[THE PROBLEM]: What you give back should be exactly the opening lines of the data, ending with the line that contains "### src/hdl/tgc_top.sv" and including it.

[GIVEN DATA]:
### src/hdl/tgc_edge.sv
// Rising and falling edge detector on a registered level.
`timescale 1ns/1ps
`default_nettype none
module tgc_edge (
  input wire logic clk,
  input wire logic rst,
  input wire logic lvl,
  output logic rise,
  output logic fall
);
  logic prev_q;
  logic prev_d;

  always_comb begin
    prev_d = lvl;
  end

  always_ff @(posedge clk or posedge rst) begin
    if (rst) begin
      prev_q <= 1'b0;
    end else begin
      prev_q <= prev_d;
    end
  end

  assign rise = lvl && !prev_q;
  assign fall = !lvl && prev_q;
endmodule : tgc_edge
`default_nettype wire

### src/hdl/tgc_ovf.sv
// Eight-bit free running timer with a wrap pulse.
`timescale 1ns/1ps
`default_nettype none
module tgc_ovf
  import tgc_pkg::*;
(
  input wire logic clk,
  input wire logic rst,
  output logic ovf_pulse
);
  logic [7:0] t8_q;
  logic [7:0] t8_d;
  logic ovf_q;
  logic ovf_d;

  always_comb begin
    t8_d = t8_q + 8'h01;
    ovf_d = (t8_q == TGC_T8_MAX) && (t8_d == TGC_T8_ZERO);
  end

  always_ff @(posedge clk or posedge rst) begin
    if (rst) begin
      t8_q <= TGC_T8_ZERO;
      ovf_q <= 1'b0;
    end else begin
      t8_q <= t8_d;
      ovf_q <= ovf_d;
    end
  end

  assign ovf_pulse = ovf_q;
endmodule : tgc_ovf
`default_nettype wire

### src/hdl/tgc_top.sv
// Gate control logic for a 16-bit counter with an APB register slave.
//
// The APB register port and the address map were left to the implementer.
`timescale 1ns/1ps
`default_nettype none
module tgc_top
  import tgc_pkg::*;
(
  input wire logic clk,
  input wire logic rst,
  input wire logic por_n,
  input wire logic psel,
  input wire logic penable,
  input wire logic pwrite,
  input wire logic [11:0] paddr,
  input wire logic [31:0] pwdata,
  input wire logic [3:0] pstrb,
  output logic [31:0] prdata,
  output logic pready,
  output logic pslverr,
  input wire logic gate_input_pin,
  output logic count_en,
  output logic irq
);
  // ***************************************************************
  // State
  // ***************************************************************
  logic [7:0] gate_q;
  logic [7:0] gate_d;
  logic on_q;
  logic on_d;
  logic [1:0] stat_q;
  logic [1:0] stat_d;
  logic [1:0] mask_q;
  logic [1:0] mask_d;
  logic tff_q;
  logic tff_d;
  logic sp_run_q;
  logic sp_run_d;
  logic val_q;
  logic val_d;
  // Last gate level, so that arming waits for a fresh active edge.
  logic raw_q;
  logic raw_d;
  logic cen_q;
  logic cen_d;
  logic irq_q;
  logic irq_d;
  logic [15:0] cnt_q;
  logic [15:0] cnt_d;
  logic [31:0] prdata_q;
  logic [31:0] prdata_d;
  logic pready_q;
  logic pready_d;
  logic pslverr_q;
  logic pslverr_d;
  logic ovf_pulse;
  logic src;
  logic src_rise;
  logic val_rise;
  logic val_fall;
  logic gate_raw;
  logic wr;
  logic rd;
  logic hit;

  tgc_ovf u_ovf (
    .clk(clk),
    .rst(rst),
    .ovf_pulse(ovf_pulse)
  );

  // ***************************************************************
  // Gate path
  // ***************************************************************
  always_comb begin
    case (gate_q[TGC_B_SS+:2])
      TGC_SS_PIN: src = gate_input_pin;
      TGC_SS_OVF: src = ovf_pulse;
      default: src = 1'b0;
    endcase
  end

  tgc_edge u_src_edge (
    .clk(clk),
    .rst(rst),
    .lvl(src),
    .rise(src_rise),
    .fall()
  );

  function automatic logic polar(input logic s, input logic pol);
    polar = pol ? s : !s;
  endfunction : polar

  always_comb begin
    gate_raw = gate_q[TGC_B_TM] ? tff_q : polar(src, gate_q[TGC_B_POL]);
    raw_d = gate_raw;
    if (gate_q[TGC_B_SPM]) begin
      val_d = gate_raw && sp_run_q;
    end else begin
      val_d = gate_raw;
    end
  end

  tgc_edge u_val_edge (
    .clk(clk),
    .rst(rst),
    .lvl(val_q),
    .rise(val_rise),
    .fall(val_fall)
  );

  // ***************************************************************
  // Toggle, single pulse, counter
  // ***************************************************************
  always_comb begin
    tff_d = tff_q;
    if (!on_q || !gate_q[TGC_B_TM]) begin
      tff_d = 1'b0;
    end else if (polar(src, gate_q[TGC_B_POL]) && src_rise == gate_q[TGC_B_POL]
                 && src_rise) begin
      tff_d = !tff_q;
    end else if (!gate_q[TGC_B_POL] && src_rise) begin
      tff_d = !tff_q;
    end
    sp_run_d = sp_run_q;
    if (!gate_q[TGC_B_SPM] || !gate_q[TGC_B_GO]) begin
      sp_run_d = 1'b0;
    end else if (gate_raw && !raw_q) begin
      sp_run_d = 1'b1;
    end
    cen_d = 1'b0;
    if (on_q) begin
      cen_d = gate_q[TGC_B_GE] ? val_d : 1'b1;
    end
    cnt_d = cen_q ? cnt_q + 16'h0001 : cnt_q;
  end

  // ***************************************************************
  // APB slave and registers
  // ***************************************************************
  assign wr = psel && penable && pwrite && pready_q;
  assign rd = psel && !penable;
  assign hit = (paddr == TGC_ADDR_GATE) || (paddr == TGC_ADDR_CTRL) ||
               (paddr == TGC_ADDR_STAT) || (paddr == TGC_ADDR_MASK) ||
               (paddr == TGC_ADDR_CNT);

  always_comb begin
    gate_d = gate_q;
    gate_d[TGC_B_VAL] = 1'b0;
    on_d = on_q;
    mask_d = mask_q;
    stat_d = stat_q;
    if (wr && pstrb[0]) begin
      case (paddr)
        TGC_ADDR_GATE: begin
          gate_d = pwdata[7:0];
          gate_d[TGC_B_VAL] = 1'b0;
        end
        TGC_ADDR_CTRL: on_d = pwdata[TGC_B_ON];
        TGC_ADDR_STAT: stat_d = stat_q & ~pwdata[1:0];
        TGC_ADDR_MASK: mask_d = pwdata[1:0];
        default: on_d = on_q;
      endcase
    end
    if (gate_q[TGC_B_SPM] && sp_run_q && !val_d) begin
      gate_d[TGC_B_GO] = 1'b0;
    end
    if (val_fall) begin
      stat_d[TGC_B_EVT] = 1'b1;
    end
    if (ovf_pulse) begin
      stat_d[TGC_B_OVF] = 1'b1;
    end
    irq_d = |(stat_d & mask_d);
    pready_d = psel && penable && !pready_q;
    pslverr_d = pready_d && !hit;
    prdata_d = prdata_q;
    if (rd) begin
      case (paddr)
        TGC_ADDR_GATE: prdata_d = {24'h000000, gate_q[7:3], val_q, gate_q[1:0]};
        TGC_ADDR_CTRL: prdata_d = {31'h00000000, on_q};
        TGC_ADDR_STAT: prdata_d = {30'h00000000, stat_q};
        TGC_ADDR_MASK: prdata_d = {30'h00000000, mask_q};
        TGC_ADDR_CNT: prdata_d = {16'h0000, cnt_q};
        default: prdata_d = TGC_ZERO32;
      endcase
    end
  end

  always_ff @(posedge clk or posedge rst) begin
    if (rst) begin
      tff_q <= 1'b0;
      sp_run_q <= 1'b0;
      raw_q <= 1'b0;
      val_q <= 1'b0;
      cen_q <= 1'b0;
      irq_q <= 1'b0;
      cnt_q <= TGC_CNT_RST;
      prdata_q <= TGC_ZERO32;
      pready_q <= 1'b0;
      pslverr_q <= 1'b0;
      stat_q <= TGC_IRQ_RST;
    end else begin
      tff_q <= tff_d;
      sp_run_q <= sp_run_d;
      raw_q <= raw_d;
      val_q <= val_d;
      cen_q <= cen_d;
      irq_q <= irq_d;
      cnt_q <= cnt_d;
      prdata_q <= prdata_d;
      pready_q <= pready_d;
      pslverr_q <= pslverr_d;
      stat_q <= stat_d;
    end
  end

  always_ff @(posedge clk or negedge por_n) begin
    if (!por_n) begin
      gate_q <= TGC_GATE_RST;
      on_q <= 1'b0;
      mask_q <= TGC_IRQ_RST;
    end else begin
      gate_q <= gate_d;
      on_q <= on_d;
      mask_q <= mask_d;
    end
  end

  assign prdata = prdata_q;
  assign pready = pready_q;
  assign pslverr = pslverr_q;
  assign count_en = cen_q;
  assign irq = irq_q;
endmodule : tgc_top
`default_nettype wire
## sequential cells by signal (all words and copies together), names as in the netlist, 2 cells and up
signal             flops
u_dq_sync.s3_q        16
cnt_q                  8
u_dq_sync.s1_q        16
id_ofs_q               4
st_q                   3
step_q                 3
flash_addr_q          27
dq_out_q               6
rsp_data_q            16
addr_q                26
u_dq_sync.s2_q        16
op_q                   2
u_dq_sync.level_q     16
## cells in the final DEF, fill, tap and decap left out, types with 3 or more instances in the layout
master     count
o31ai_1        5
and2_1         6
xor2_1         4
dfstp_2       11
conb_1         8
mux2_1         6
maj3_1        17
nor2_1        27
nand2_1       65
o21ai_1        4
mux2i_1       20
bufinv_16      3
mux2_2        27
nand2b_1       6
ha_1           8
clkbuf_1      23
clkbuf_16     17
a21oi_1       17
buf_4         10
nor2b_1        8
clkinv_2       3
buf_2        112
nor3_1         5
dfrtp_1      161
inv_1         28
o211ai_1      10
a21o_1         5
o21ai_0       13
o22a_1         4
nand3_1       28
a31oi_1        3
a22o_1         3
### config.mk
export PLATFORM = sky130hd
export DESIGN_NAME = bsf_unit
export DESIGN_NICKNAME = d
export VERILOG_FILES = /design/src/bsf_pkg.sv /design/src/bsf_unit.sv /design/src/bsf_alu.sv /design/src/bsf_pulse.sv
export VERILOG_INCLUDE_DIRS = /design/src /design/src/src
export SDC_FILE = /design/constraint.sdc
export NUM_CORES = 1
export LEC_CHECK = 0
export ABC_AREA = 1
export BUFFER_PORTS_ARGS = -buffer_cell sky130_fd_sc_hd__buf_2
export CORE_ASPECT_RATIO = 1.25
export CORE_UTILIZATION = 55
export CTS_CLUSTER_SIZE = 20
export DETAILED_ROUTE_END_ITERATION = 6
export GPL_TIMING_DRIVEN = 0
export PLACE_DENSITY_LB_ADDON = 0.1
export SKIP_LAST_GASP = 1
export SYNTH_ARGS = -nofsm -noshare
export SYNTH_HDL_FRONTEND = slang
export SYNTH_SLANG_ARGS = --single-unit
### constraint.sdc
create_clock -name sys_clk -period 1.7 [get_ports sys_clk]
set_clock_uncertainty 0.05 [all_clocks]
set_input_delay 0.34 -clock sys_clk [delete_from_list [all_inputs] [get_ports sys_clk]]
set_output_delay 0.34 -clock sys_clk [all_outputs]
set_load 0.005 [all_outputs]
==> config.mk <==
export PLATFORM = sky130hd
export DESIGN_NAME = fan_pwm_duty_control
export DESIGN_NICKNAME = d
export VERILOG_FILES = /design/src/rtl/fan_pwm_pkg.sv /design/src/rtl/fan_pwm_duty_control.sv /design/src/rtl/fan_pwm_core.sv
export SDC_FILE = /design/constraint.sdc
export NUM_CORES = 1
export LEC_CHECK = 0
export ABC_AREA = 1
export BUFFER_PORTS_ARGS = -buffer_cell sky130_fd_sc_hd__buf_4
export CORE_UTILIZATION = 30
export CTS_CLUSTER_SIZE = 8
export DETAILED_ROUTE_END_ITERATION = 16
export PLACE_DENSITY = 0.45
export SYNTH_ARGS = -nofsm -noshare
export SYNTH_HDL_FRONTEND = slang
export SYNTH_SLANG_ARGS = --single-unit
==> constraint.sdc <==
create_clock -name ref_clk_in -period 9.4 [get_ports ref_clk_in]
set_clock_uncertainty 0.1 [all_clocks]
set_input_delay 2.82 -clock ref_clk_in [delete_from_list [all_inputs] [get_ports ref_clk_in]]
set_output_delay 2.82 -clock ref_clk_in [all_outputs]
set_load 0.01 [all_outputs]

[COMPLETED TASK]:
### src/hdl/tgc_edge.sv
// Rising and falling edge detector on a registered level.
`timescale 1ns/1ps
`default_nettype none
module tgc_edge (
  input wire logic clk,
  input wire logic rst,
  input wire logic lvl,
  output logic rise,
  output logic fall
);
  logic prev_q;
  logic prev_d;

  always_comb begin
    prev_d = lvl;
  end

  always_ff @(posedge clk or posedge rst) begin
    if (rst) begin
      prev_q <= 1'b0;
    end else begin
      prev_q <= prev_d;
    end
  end

  assign rise = lvl && !prev_q;
  assign fall = !lvl && prev_q;
endmodule : tgc_edge
`default_nettype wire

### src/hdl/tgc_ovf.sv
// Eight-bit free running timer with a wrap pulse.
`timescale 1ns/1ps
`default_nettype none
module tgc_ovf
  import tgc_pkg::*;
(
  input wire logic clk,
  input wire logic rst,
  output logic ovf_pulse
);
  logic [7:0] t8_q;
  logic [7:0] t8_d;
  logic ovf_q;
  logic ovf_d;

  always_comb begin
    t8_d = t8_q + 8'h01;
    ovf_d = (t8_q == TGC_T8_MAX) && (t8_d == TGC_T8_ZERO);
  end

  always_ff @(posedge clk or posedge rst) begin
    if (rst) begin
      t8_q <= TGC_T8_ZERO;
      ovf_q <= 1'b0;
    end else begin
      t8_q <= t8_d;
      ovf_q <= ovf_d;
    end
  end

  assign ovf_pulse = ovf_q;
endmodule : tgc_ovf
`default_nettype wire

### src/hdl/tgc_top.sv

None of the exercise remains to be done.